SUPPLIED ENTRIES:
________________________

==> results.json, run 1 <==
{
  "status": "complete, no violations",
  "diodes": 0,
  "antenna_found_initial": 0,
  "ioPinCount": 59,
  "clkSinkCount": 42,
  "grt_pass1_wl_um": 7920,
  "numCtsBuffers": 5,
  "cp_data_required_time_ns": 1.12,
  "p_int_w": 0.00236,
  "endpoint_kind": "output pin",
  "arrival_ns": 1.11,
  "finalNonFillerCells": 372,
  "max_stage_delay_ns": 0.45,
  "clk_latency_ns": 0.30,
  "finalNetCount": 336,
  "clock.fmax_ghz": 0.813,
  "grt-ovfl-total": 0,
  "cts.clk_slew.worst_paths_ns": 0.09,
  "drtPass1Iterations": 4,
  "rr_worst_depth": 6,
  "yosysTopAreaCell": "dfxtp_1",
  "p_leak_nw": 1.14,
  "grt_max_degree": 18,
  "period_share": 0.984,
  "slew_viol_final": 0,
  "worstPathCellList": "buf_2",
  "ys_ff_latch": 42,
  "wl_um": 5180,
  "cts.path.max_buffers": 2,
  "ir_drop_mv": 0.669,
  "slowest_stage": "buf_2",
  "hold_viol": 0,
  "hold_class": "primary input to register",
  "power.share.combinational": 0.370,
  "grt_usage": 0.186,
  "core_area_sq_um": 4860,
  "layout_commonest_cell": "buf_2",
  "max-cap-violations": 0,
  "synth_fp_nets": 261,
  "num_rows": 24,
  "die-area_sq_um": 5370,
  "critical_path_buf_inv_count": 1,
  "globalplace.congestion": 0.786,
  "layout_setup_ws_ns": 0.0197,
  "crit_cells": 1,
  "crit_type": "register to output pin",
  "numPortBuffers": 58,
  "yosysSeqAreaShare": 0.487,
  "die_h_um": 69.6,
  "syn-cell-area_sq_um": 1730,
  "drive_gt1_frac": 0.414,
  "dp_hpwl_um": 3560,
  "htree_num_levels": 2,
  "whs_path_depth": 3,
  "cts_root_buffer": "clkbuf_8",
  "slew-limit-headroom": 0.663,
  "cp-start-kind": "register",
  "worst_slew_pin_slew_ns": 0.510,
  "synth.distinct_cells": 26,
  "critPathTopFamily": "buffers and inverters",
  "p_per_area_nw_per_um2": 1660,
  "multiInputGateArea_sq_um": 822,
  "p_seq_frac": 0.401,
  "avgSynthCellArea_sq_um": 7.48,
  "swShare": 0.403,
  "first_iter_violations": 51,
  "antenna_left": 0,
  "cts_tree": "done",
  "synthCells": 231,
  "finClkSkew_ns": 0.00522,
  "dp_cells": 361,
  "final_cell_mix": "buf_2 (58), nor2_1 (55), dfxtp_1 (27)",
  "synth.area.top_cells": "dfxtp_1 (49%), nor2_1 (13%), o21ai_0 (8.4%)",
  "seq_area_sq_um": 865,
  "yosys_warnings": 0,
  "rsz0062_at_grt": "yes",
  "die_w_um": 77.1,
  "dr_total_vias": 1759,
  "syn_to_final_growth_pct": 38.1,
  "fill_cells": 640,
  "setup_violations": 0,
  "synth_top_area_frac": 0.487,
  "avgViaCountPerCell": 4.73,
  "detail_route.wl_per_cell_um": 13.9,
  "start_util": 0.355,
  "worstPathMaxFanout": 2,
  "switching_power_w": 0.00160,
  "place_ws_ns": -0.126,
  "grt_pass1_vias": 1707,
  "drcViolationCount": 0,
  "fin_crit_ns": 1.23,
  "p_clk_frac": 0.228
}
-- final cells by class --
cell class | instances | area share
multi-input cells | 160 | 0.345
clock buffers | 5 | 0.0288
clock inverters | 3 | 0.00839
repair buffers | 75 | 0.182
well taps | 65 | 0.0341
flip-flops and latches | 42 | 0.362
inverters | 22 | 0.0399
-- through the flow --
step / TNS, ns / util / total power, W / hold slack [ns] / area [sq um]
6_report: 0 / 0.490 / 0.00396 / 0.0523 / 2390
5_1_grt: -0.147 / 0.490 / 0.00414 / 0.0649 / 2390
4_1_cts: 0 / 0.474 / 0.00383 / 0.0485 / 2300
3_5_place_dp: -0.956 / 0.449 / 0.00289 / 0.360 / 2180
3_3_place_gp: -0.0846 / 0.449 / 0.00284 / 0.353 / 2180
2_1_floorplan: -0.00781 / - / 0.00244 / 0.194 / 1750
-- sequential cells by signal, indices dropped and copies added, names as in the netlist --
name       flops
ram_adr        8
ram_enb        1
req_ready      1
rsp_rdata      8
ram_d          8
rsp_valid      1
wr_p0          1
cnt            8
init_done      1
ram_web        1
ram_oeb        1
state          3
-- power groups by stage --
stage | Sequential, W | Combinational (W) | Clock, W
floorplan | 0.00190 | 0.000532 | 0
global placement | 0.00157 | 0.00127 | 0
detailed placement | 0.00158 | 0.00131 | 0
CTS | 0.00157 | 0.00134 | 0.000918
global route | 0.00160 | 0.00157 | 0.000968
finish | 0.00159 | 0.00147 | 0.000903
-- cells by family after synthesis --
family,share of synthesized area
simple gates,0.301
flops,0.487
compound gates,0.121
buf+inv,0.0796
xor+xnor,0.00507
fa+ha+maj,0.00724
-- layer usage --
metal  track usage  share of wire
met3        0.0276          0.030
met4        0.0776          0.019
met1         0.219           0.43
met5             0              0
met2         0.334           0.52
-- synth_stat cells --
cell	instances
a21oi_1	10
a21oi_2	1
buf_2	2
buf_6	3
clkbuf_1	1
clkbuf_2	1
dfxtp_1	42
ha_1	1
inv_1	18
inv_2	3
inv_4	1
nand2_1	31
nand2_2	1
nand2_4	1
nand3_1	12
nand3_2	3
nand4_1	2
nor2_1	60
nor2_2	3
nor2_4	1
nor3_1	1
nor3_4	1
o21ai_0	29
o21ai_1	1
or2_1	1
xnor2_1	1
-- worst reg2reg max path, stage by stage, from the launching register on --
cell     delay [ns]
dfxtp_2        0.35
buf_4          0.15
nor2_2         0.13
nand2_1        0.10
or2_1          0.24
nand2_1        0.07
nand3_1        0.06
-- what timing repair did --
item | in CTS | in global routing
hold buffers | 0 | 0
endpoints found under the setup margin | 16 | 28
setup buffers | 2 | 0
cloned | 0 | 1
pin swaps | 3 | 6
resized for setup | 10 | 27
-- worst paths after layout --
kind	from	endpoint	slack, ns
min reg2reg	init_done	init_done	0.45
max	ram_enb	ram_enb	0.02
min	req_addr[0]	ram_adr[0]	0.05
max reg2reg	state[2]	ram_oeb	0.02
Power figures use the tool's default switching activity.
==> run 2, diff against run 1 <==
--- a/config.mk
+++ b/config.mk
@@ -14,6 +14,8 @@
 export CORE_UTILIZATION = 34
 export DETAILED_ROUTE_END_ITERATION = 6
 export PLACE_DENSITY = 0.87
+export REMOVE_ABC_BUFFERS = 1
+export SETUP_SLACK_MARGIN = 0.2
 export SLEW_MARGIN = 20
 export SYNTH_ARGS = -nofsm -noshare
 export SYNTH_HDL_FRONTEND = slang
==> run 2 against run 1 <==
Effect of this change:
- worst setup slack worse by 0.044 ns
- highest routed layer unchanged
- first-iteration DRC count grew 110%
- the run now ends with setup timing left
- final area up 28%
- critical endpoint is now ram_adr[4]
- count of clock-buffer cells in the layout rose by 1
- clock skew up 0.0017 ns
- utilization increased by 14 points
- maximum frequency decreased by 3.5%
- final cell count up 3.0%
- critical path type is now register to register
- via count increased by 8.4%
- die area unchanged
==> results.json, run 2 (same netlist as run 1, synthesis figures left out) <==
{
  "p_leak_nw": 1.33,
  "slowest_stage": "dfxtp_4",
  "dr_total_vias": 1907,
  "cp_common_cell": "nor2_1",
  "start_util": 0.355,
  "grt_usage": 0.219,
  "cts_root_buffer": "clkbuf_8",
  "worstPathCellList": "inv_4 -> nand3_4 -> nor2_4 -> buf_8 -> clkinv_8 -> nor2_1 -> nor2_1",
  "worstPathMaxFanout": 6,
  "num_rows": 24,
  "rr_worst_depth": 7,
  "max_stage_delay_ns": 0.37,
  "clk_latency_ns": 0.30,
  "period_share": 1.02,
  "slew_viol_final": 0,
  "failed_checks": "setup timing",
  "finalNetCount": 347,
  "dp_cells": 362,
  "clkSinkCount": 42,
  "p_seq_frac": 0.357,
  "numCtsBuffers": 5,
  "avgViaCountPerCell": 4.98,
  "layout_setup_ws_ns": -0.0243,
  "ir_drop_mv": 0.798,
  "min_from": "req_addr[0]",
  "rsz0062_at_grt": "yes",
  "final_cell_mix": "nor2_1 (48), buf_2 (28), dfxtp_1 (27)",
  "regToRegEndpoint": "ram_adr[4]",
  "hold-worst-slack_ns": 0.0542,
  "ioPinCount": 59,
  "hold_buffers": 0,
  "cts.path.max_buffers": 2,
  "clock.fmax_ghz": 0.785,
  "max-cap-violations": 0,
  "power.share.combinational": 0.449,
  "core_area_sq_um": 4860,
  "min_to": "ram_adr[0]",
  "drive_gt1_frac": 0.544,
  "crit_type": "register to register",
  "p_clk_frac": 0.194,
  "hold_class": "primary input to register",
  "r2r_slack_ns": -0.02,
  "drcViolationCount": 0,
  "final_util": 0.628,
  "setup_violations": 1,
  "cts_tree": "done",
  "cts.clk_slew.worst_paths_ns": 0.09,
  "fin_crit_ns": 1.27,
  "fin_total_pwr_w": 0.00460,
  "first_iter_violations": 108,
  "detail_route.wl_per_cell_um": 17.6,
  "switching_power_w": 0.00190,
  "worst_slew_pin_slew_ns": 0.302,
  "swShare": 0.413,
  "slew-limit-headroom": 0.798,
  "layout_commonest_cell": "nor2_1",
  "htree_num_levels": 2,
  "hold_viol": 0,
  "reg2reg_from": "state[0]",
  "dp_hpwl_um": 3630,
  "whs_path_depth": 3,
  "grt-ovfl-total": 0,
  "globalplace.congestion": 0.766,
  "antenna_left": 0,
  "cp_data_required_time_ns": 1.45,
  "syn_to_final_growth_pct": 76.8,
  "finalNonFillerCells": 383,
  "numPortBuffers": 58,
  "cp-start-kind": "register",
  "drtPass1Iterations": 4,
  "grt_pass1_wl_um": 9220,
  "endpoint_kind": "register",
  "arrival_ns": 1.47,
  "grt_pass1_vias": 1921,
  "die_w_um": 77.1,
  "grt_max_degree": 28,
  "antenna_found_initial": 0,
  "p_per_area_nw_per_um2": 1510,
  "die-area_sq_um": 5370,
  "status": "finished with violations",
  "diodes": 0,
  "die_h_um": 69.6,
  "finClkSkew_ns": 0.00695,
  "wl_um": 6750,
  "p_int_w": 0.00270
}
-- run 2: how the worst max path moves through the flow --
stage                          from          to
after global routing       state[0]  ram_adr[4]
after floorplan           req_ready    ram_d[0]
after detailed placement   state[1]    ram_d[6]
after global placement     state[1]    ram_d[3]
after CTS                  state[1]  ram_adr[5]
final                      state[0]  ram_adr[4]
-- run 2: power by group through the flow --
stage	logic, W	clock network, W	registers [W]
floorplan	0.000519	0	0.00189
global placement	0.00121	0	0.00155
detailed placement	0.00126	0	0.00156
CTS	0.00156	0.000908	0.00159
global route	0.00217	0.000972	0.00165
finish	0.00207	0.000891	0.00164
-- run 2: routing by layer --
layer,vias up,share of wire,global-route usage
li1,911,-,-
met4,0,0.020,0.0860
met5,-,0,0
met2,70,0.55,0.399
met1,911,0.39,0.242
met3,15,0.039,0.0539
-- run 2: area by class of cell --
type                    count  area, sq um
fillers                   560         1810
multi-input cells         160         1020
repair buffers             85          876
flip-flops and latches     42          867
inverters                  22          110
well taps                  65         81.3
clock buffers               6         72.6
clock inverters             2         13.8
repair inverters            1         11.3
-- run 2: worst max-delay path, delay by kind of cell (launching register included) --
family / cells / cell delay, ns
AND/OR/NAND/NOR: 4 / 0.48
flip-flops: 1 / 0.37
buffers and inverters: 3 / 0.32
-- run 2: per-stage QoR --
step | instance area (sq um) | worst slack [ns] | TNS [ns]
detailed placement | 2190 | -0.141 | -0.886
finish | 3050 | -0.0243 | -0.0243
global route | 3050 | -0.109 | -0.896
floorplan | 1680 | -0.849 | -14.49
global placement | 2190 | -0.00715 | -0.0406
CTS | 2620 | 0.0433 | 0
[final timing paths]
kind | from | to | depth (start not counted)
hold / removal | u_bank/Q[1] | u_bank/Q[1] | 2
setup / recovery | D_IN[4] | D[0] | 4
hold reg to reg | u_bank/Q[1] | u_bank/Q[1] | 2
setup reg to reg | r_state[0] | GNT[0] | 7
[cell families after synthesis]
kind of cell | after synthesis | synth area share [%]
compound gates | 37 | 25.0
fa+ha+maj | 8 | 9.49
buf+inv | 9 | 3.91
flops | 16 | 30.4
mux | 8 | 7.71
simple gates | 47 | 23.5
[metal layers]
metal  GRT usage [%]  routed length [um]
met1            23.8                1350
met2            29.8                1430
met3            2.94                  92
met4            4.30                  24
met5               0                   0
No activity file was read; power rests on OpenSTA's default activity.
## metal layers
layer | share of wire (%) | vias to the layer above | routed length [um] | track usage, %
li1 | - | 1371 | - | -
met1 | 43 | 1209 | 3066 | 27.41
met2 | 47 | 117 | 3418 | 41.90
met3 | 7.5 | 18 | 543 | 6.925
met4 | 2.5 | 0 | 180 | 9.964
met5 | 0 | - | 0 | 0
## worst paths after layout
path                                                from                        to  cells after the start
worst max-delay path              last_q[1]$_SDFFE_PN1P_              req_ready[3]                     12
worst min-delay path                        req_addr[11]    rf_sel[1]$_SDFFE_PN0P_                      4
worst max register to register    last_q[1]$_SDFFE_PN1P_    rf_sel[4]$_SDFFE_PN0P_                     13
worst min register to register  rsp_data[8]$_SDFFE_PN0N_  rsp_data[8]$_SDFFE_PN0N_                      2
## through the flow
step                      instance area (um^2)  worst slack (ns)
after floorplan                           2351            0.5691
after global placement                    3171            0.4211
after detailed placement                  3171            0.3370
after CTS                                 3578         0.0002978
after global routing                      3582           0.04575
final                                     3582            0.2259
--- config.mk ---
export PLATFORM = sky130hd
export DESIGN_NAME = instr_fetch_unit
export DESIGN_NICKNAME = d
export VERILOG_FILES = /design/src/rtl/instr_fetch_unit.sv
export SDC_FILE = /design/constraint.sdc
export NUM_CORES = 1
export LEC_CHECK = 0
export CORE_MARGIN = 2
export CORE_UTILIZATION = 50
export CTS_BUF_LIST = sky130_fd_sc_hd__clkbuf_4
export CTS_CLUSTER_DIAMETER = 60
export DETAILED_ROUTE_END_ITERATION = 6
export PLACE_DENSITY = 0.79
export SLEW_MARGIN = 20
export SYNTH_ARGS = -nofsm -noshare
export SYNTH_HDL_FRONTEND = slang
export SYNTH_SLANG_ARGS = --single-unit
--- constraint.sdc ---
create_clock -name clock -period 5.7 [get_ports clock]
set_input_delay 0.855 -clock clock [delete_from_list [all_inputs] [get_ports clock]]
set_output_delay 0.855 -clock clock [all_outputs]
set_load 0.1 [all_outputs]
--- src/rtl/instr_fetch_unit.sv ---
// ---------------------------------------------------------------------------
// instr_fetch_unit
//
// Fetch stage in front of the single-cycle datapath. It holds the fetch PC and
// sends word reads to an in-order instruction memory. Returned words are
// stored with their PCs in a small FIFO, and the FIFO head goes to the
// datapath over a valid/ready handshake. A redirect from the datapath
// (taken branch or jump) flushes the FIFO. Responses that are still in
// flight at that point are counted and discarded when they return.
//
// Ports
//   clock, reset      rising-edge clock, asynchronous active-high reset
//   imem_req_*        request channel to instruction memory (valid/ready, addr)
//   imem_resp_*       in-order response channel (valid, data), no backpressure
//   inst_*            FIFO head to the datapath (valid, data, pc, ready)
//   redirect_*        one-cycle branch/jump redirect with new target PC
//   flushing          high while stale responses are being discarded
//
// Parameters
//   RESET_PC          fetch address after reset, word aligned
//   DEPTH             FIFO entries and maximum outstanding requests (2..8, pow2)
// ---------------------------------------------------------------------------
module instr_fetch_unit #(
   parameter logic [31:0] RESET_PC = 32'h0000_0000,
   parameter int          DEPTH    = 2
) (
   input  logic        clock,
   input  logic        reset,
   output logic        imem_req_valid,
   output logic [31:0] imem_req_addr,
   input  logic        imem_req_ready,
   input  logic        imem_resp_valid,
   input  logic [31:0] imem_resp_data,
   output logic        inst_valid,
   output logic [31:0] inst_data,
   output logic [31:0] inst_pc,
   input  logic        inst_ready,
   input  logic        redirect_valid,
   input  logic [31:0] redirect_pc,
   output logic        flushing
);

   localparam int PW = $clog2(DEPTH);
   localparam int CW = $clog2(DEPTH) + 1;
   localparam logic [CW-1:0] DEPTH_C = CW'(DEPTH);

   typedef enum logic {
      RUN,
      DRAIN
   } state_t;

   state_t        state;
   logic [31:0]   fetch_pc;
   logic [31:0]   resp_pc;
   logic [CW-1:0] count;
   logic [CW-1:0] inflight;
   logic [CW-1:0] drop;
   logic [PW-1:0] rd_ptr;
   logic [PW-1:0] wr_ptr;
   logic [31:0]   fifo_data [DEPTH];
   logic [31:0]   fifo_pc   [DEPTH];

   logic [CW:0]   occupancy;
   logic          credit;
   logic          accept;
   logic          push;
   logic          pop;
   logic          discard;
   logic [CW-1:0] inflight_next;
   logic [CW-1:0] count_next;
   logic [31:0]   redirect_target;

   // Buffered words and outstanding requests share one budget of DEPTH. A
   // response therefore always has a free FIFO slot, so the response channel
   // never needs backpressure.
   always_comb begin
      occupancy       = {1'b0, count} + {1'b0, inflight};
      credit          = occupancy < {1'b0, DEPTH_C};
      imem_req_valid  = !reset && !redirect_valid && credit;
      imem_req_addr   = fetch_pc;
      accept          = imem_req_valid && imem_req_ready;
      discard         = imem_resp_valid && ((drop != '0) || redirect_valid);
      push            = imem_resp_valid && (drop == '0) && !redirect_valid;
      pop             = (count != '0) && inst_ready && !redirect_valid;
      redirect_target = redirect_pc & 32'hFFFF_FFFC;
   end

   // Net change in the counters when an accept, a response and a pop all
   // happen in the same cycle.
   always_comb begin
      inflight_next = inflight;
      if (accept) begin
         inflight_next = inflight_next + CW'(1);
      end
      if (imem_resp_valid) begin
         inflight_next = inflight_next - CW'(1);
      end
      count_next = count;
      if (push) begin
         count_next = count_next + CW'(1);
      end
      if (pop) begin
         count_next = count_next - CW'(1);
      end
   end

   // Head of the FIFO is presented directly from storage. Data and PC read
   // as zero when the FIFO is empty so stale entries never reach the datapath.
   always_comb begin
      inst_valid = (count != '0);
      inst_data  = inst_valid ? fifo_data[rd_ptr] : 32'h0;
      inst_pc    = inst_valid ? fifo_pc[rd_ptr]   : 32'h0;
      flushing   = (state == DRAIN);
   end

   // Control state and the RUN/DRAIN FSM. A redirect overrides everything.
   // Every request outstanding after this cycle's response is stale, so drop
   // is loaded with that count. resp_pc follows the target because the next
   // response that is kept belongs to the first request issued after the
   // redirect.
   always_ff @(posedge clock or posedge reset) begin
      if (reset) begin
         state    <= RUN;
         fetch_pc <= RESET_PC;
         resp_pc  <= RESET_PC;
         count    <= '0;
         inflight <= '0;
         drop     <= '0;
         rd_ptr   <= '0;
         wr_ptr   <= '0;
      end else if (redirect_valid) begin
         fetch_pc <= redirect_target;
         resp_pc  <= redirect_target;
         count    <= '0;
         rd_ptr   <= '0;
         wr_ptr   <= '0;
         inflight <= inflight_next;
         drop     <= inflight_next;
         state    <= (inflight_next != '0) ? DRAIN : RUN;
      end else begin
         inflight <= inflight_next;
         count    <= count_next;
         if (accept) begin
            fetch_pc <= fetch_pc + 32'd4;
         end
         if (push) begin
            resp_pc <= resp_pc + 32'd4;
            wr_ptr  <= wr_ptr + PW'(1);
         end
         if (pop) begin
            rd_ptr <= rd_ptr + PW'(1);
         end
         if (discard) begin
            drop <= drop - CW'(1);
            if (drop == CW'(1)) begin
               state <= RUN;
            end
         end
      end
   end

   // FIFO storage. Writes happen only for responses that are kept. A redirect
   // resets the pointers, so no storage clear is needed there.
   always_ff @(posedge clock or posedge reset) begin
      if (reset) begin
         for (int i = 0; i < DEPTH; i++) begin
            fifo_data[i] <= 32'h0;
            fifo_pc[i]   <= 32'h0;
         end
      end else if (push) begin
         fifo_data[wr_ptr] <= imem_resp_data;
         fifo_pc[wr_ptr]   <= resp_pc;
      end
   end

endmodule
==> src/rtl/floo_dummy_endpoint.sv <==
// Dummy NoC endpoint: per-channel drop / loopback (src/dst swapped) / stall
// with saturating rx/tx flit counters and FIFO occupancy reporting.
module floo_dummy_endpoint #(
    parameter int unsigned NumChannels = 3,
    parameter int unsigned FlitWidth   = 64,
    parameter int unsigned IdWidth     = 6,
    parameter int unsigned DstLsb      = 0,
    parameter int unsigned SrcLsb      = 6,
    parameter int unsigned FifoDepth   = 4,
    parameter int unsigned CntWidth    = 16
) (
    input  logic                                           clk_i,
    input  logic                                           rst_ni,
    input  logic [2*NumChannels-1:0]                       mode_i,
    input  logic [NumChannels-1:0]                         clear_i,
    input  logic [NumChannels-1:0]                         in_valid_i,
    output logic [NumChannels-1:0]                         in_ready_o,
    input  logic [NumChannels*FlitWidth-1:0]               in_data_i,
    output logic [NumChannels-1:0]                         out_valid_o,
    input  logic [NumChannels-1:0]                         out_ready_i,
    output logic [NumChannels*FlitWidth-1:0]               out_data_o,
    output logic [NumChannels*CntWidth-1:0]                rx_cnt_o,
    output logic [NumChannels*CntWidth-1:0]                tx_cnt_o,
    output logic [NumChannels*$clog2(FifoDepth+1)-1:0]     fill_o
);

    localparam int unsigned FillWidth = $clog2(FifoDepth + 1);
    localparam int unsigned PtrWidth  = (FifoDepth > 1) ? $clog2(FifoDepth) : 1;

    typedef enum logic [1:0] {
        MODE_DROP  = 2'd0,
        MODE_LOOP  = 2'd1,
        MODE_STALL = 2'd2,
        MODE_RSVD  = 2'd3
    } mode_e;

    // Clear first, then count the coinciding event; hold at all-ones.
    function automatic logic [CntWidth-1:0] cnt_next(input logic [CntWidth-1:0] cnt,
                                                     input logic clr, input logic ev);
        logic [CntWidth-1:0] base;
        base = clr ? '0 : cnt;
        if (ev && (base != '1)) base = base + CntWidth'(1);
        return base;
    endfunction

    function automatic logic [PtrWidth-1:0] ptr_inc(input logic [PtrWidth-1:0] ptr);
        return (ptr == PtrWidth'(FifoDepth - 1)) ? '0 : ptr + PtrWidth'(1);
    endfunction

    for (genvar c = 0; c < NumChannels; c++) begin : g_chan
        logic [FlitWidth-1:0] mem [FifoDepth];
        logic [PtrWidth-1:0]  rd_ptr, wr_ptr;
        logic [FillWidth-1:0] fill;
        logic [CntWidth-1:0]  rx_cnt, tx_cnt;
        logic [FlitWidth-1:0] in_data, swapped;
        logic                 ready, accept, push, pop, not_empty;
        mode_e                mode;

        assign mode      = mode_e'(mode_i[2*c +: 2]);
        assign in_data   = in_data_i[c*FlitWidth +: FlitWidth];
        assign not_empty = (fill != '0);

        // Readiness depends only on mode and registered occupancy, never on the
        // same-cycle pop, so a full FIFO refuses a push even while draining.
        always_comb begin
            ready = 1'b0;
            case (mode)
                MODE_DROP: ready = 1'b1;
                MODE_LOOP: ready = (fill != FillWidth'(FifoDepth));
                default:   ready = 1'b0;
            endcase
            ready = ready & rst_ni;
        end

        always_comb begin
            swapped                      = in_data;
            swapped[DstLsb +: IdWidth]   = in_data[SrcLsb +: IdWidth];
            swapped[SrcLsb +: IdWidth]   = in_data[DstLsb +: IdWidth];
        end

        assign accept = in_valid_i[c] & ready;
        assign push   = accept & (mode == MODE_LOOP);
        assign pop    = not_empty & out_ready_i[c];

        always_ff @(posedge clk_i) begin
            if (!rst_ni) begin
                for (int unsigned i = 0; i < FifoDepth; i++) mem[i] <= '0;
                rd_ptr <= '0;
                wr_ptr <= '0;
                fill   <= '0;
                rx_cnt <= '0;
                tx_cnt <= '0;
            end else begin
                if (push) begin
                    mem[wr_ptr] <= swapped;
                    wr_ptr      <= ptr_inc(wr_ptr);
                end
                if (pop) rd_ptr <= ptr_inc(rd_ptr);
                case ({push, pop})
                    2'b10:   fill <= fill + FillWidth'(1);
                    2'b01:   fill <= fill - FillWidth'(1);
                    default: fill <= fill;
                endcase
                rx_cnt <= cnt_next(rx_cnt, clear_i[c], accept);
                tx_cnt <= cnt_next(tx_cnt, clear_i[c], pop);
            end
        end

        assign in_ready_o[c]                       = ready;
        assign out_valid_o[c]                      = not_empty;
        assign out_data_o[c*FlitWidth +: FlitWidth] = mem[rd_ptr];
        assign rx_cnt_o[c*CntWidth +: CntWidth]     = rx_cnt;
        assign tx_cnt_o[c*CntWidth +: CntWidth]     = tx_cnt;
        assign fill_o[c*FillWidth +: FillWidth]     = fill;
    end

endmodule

________________________

WORK TO COMPLETE:
Set apart and copy each line of the records that holds the word "flops".

ANSWER TO THIS EXERCISE:
flip-flops and latches | 42 | 0.362
name       flops
flops,0.487
flip-flops and latches     42          867
flip-flops: 1 / 0.37
flops | 16 | 30.4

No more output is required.